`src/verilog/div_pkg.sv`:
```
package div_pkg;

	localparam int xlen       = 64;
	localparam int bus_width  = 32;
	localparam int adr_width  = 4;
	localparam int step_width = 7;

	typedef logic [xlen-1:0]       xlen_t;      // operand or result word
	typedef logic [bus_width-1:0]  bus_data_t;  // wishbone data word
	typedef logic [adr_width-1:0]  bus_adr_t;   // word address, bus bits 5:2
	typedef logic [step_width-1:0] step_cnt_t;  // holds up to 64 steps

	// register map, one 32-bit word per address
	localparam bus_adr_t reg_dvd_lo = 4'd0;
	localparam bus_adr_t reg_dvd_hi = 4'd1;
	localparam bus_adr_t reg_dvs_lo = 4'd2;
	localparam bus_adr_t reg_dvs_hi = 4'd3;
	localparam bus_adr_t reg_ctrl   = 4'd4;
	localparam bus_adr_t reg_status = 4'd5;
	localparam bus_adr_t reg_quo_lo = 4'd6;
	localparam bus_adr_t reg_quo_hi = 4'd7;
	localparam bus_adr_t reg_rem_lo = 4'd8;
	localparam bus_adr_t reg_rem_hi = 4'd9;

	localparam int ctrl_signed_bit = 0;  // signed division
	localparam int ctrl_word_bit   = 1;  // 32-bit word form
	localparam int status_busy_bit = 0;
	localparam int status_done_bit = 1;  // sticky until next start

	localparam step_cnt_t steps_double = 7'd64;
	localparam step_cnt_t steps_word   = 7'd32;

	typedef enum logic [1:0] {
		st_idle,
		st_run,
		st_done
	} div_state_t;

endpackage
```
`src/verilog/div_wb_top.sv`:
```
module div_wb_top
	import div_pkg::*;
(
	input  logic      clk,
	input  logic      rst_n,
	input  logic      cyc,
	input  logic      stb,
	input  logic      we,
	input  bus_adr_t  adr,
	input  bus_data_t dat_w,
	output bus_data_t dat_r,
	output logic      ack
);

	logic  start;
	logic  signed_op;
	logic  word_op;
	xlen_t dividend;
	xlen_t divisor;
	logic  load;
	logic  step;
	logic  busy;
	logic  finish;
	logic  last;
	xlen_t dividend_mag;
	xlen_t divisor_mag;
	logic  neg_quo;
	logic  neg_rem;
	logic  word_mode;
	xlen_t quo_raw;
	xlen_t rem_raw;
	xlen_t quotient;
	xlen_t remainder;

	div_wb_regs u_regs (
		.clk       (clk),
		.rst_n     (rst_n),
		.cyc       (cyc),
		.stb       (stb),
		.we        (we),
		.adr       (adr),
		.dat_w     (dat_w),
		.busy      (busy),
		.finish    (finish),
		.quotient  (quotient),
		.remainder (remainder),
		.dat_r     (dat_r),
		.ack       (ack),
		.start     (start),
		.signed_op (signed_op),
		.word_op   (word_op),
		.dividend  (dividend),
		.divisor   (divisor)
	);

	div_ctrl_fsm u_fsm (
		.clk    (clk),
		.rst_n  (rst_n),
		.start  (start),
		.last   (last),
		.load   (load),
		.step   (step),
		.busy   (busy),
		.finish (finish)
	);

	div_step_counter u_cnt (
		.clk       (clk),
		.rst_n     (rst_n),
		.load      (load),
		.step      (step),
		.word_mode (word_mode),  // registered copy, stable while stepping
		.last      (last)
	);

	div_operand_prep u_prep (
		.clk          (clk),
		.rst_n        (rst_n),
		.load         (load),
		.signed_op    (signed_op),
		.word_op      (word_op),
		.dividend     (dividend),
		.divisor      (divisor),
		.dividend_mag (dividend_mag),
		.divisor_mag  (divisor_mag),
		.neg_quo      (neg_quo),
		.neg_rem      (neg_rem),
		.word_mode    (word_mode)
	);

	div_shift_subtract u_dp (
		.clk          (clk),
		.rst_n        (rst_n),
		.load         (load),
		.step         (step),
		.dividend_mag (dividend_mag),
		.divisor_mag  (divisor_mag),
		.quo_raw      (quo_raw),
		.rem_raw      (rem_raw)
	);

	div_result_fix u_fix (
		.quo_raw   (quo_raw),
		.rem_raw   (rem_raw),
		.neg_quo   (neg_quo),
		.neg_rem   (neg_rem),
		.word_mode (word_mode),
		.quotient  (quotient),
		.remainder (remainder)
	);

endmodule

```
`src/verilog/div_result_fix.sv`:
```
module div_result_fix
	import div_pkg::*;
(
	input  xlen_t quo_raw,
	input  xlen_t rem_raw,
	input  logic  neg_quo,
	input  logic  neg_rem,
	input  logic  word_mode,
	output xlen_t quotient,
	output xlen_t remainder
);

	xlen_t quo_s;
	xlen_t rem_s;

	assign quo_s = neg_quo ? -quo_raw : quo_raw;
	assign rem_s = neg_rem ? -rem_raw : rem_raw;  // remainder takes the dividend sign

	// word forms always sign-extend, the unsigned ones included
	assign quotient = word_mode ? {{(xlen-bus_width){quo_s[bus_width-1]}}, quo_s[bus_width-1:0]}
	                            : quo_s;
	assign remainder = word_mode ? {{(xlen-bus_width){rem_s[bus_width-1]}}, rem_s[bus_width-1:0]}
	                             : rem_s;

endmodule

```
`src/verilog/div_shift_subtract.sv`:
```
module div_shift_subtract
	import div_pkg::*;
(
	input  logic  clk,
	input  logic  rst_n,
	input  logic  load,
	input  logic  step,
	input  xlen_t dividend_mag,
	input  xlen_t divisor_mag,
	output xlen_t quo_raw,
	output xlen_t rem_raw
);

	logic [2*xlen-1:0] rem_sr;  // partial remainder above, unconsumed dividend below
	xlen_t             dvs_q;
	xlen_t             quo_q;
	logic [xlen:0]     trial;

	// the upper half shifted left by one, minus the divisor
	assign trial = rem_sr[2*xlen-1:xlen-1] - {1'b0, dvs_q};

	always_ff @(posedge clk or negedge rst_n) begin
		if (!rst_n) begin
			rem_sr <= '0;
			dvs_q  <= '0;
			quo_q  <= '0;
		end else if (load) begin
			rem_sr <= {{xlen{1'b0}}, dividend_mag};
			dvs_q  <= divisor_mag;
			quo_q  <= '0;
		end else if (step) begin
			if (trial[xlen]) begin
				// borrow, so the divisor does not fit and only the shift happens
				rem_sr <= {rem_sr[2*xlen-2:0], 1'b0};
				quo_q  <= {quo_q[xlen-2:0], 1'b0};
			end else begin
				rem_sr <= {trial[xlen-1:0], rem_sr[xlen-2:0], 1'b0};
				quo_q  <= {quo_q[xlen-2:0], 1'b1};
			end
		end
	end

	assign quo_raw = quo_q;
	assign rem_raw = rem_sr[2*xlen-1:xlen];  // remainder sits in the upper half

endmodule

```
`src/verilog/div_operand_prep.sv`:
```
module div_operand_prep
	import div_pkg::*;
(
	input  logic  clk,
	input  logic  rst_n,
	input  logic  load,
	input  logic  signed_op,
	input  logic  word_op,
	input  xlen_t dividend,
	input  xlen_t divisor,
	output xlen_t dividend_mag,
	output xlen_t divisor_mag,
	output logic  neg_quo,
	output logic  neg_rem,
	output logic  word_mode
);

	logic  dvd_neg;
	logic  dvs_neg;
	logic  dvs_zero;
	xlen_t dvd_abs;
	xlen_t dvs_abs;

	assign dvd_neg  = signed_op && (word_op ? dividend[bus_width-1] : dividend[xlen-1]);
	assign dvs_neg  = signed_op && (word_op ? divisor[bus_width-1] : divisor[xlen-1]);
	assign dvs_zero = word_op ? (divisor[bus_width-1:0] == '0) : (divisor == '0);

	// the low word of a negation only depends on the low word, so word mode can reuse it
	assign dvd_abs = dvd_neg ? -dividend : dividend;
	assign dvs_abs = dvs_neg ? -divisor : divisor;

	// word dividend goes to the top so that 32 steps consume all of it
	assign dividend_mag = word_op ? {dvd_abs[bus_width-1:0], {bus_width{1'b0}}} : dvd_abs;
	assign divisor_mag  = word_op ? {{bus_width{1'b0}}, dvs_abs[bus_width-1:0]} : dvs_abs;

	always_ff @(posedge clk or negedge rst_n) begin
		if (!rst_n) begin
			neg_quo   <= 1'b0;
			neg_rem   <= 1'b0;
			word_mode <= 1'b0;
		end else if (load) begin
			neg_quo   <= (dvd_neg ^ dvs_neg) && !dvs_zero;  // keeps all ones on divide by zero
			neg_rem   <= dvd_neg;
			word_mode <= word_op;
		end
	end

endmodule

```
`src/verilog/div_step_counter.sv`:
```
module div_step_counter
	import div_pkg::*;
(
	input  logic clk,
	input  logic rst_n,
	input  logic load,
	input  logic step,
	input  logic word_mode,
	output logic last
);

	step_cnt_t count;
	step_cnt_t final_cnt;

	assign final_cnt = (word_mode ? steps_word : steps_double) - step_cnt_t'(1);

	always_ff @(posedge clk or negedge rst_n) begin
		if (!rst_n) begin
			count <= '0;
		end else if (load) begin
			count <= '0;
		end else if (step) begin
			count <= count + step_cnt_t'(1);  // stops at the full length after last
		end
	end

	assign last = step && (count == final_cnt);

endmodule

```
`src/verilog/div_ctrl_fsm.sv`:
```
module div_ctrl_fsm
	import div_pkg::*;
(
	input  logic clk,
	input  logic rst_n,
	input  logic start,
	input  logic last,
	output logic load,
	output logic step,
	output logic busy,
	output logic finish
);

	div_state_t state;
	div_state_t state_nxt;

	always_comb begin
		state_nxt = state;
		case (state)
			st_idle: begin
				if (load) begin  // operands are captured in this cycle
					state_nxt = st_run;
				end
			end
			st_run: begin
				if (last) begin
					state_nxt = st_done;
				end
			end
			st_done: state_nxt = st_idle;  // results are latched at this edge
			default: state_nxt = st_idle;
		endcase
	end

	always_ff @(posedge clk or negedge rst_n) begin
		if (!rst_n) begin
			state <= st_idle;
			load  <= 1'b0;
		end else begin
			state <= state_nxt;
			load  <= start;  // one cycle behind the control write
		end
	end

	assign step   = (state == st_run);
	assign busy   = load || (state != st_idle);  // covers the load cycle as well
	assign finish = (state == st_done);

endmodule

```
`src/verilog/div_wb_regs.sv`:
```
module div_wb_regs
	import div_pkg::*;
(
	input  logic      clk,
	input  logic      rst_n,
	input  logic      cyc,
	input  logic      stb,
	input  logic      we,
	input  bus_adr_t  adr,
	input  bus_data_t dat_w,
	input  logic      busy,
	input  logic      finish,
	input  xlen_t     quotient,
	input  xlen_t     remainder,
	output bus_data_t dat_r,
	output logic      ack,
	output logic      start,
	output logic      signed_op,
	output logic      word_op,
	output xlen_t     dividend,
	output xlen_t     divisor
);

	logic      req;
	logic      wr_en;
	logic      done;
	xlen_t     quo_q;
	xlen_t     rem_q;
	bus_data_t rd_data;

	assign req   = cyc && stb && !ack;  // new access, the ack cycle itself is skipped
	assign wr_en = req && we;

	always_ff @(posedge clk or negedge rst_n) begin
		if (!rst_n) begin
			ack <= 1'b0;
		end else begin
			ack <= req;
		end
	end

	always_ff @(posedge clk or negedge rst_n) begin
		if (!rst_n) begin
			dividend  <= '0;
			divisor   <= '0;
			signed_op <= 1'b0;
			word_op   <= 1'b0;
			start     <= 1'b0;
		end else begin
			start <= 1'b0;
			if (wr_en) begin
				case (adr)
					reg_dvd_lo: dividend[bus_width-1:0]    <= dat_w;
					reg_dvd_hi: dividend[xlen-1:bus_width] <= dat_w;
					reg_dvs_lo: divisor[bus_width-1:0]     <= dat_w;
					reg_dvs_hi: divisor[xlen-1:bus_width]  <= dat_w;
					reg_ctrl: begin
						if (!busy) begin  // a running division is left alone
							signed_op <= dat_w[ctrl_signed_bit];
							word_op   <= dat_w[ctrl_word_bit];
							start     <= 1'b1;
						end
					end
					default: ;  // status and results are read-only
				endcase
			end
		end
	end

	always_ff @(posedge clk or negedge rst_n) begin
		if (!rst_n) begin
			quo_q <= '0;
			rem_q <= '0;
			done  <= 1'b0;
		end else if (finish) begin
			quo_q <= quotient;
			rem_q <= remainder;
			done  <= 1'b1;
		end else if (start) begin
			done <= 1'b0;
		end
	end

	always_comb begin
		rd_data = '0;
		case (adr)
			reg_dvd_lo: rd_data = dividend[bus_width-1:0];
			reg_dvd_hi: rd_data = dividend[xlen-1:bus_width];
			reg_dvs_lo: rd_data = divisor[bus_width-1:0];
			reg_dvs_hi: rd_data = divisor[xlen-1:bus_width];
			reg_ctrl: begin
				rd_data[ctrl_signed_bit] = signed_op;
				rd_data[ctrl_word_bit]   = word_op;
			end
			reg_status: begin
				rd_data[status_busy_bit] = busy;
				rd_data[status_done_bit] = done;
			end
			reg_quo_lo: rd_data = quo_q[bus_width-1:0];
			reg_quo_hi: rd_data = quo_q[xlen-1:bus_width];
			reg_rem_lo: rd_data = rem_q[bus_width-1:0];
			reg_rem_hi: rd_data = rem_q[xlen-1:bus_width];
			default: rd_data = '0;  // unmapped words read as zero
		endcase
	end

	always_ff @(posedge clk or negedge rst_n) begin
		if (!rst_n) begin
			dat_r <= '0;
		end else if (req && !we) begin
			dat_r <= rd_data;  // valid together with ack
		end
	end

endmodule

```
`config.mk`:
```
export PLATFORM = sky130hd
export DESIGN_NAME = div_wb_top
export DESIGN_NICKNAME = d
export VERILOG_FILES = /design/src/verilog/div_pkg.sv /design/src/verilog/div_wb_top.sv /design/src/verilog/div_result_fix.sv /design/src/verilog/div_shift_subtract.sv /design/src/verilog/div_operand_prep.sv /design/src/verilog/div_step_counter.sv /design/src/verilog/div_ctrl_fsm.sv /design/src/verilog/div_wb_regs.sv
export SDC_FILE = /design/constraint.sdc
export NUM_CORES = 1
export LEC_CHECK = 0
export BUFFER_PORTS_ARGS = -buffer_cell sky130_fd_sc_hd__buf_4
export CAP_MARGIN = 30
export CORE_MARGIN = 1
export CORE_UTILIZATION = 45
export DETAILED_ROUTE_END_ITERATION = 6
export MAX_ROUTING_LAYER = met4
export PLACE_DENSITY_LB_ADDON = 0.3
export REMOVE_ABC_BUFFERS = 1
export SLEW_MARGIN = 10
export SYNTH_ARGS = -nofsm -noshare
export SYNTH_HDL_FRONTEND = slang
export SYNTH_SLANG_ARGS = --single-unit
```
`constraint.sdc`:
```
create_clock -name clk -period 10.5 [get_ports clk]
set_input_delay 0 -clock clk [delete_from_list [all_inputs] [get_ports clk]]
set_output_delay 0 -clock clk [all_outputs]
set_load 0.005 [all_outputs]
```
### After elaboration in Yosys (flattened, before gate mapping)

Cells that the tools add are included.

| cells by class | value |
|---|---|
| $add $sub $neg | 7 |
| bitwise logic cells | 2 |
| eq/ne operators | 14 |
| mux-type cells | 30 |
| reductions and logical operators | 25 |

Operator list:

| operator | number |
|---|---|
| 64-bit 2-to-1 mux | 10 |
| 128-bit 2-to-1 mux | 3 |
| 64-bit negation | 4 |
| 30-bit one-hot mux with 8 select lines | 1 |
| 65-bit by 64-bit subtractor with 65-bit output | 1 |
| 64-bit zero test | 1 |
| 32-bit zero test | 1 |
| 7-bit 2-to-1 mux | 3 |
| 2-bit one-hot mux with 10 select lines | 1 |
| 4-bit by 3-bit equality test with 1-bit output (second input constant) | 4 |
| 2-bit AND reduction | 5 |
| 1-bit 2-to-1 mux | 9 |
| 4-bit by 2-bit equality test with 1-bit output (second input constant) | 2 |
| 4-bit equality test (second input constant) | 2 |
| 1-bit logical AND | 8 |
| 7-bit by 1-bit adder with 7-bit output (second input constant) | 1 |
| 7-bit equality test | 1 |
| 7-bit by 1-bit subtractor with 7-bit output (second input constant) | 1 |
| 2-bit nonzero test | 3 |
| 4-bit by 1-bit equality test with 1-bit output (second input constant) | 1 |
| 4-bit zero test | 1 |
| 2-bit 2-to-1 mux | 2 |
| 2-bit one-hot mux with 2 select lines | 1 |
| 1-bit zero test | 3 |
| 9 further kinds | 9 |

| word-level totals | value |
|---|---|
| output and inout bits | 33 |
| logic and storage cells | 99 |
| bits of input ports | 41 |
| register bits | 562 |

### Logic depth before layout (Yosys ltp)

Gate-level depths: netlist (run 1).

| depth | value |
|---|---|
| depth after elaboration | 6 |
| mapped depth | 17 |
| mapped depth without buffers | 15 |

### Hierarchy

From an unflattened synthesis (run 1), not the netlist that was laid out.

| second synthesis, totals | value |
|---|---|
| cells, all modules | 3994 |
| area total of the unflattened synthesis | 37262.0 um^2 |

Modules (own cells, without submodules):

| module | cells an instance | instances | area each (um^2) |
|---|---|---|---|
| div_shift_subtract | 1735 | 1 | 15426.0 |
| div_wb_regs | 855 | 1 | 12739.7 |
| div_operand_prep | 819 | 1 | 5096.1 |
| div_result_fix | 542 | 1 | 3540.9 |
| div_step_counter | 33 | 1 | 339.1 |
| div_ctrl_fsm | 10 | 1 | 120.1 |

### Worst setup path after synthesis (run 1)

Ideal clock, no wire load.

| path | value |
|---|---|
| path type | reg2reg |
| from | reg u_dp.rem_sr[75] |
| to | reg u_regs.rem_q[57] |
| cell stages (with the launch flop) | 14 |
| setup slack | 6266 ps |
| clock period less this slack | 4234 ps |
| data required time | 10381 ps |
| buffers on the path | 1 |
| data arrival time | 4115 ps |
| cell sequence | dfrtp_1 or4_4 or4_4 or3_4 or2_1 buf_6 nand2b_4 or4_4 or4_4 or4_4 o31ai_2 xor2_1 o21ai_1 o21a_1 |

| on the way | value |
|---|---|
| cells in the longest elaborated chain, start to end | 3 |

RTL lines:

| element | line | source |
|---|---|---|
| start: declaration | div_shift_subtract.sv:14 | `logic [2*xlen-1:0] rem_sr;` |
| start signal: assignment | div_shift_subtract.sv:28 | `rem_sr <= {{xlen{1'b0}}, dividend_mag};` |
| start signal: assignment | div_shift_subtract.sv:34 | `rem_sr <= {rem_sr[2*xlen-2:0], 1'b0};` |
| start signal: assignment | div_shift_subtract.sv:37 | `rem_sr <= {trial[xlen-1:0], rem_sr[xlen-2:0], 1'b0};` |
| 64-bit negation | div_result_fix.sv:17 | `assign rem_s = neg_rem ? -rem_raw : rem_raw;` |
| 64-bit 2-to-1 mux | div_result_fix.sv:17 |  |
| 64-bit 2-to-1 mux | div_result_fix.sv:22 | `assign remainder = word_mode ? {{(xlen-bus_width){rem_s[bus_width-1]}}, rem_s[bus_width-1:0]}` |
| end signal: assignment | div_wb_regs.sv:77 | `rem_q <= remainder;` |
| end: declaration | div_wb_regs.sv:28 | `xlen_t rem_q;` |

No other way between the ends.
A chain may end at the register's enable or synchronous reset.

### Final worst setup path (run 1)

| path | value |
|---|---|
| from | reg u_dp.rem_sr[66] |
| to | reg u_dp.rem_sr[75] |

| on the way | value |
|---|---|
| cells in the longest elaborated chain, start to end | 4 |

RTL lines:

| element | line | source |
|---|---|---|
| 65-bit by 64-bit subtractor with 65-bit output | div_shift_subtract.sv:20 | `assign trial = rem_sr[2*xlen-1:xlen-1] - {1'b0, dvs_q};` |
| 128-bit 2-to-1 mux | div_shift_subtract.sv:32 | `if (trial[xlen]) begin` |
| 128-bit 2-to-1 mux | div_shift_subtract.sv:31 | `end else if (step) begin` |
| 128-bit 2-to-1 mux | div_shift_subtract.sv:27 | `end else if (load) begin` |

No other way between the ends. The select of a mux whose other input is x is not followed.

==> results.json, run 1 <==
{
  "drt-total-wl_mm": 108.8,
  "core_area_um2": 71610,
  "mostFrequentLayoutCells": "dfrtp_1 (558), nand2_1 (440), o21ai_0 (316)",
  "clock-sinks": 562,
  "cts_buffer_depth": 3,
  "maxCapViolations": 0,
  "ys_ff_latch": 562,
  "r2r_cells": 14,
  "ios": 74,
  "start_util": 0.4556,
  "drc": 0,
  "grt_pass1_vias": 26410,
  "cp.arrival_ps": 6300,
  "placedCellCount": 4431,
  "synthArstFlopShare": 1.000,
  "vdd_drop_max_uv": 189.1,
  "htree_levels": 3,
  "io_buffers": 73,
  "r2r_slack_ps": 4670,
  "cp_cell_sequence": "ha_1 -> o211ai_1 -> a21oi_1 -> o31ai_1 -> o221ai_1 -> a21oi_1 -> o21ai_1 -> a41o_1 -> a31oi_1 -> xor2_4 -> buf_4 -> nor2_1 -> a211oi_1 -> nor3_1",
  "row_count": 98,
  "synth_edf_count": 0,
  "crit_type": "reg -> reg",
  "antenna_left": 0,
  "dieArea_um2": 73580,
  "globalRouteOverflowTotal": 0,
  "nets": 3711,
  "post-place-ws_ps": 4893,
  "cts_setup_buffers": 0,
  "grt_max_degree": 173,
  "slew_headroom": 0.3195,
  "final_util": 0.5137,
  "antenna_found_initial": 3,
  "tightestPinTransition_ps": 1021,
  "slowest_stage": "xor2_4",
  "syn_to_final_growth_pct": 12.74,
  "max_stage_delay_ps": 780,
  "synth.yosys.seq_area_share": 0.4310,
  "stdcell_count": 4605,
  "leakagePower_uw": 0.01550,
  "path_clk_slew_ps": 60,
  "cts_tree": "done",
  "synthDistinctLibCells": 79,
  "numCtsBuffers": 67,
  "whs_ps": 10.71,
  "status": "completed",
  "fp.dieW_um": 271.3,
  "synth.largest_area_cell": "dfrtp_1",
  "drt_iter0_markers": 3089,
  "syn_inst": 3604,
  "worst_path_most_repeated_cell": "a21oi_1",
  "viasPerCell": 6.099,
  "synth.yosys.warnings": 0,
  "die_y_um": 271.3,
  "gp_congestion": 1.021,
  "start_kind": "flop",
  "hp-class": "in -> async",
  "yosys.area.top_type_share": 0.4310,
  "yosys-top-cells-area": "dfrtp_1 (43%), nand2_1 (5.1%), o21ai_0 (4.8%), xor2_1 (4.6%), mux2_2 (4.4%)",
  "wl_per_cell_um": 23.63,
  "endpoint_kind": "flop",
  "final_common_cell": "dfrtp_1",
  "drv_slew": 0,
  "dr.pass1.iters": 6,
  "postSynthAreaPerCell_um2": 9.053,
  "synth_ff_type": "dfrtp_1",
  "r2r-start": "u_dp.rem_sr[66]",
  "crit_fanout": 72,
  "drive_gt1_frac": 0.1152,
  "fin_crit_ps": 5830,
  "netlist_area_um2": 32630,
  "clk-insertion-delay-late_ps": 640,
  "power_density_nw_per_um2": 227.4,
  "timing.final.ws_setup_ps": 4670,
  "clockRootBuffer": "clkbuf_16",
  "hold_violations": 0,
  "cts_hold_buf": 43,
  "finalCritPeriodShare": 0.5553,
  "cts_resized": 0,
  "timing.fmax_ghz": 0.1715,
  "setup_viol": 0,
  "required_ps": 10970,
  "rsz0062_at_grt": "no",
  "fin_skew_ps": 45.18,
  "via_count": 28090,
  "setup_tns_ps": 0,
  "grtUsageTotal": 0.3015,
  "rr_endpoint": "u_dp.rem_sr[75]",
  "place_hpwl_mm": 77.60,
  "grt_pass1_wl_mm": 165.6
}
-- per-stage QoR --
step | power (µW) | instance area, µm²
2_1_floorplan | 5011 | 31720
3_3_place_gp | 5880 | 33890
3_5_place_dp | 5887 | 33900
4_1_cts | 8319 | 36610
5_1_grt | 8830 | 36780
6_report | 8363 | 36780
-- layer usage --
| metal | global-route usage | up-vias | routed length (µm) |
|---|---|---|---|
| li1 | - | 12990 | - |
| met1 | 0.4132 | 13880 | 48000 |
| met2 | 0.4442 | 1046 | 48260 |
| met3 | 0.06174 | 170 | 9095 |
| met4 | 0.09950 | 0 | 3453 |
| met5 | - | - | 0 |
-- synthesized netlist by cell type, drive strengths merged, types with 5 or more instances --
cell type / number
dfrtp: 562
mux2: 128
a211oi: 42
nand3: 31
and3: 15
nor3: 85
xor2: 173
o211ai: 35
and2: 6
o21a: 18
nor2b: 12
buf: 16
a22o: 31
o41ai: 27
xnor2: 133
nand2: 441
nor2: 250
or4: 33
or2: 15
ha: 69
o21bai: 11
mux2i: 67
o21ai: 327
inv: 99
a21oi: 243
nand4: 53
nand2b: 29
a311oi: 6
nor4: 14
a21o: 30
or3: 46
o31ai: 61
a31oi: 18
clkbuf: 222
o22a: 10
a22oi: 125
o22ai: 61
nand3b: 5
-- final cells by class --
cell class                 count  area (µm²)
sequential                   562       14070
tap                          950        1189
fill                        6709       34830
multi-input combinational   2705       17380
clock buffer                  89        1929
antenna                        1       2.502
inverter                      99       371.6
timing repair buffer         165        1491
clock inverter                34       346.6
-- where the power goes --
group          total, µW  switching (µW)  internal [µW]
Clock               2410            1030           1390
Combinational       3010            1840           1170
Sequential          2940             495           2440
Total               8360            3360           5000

==========

A number is the only answer here: how many lines of the material above contain "results"?

3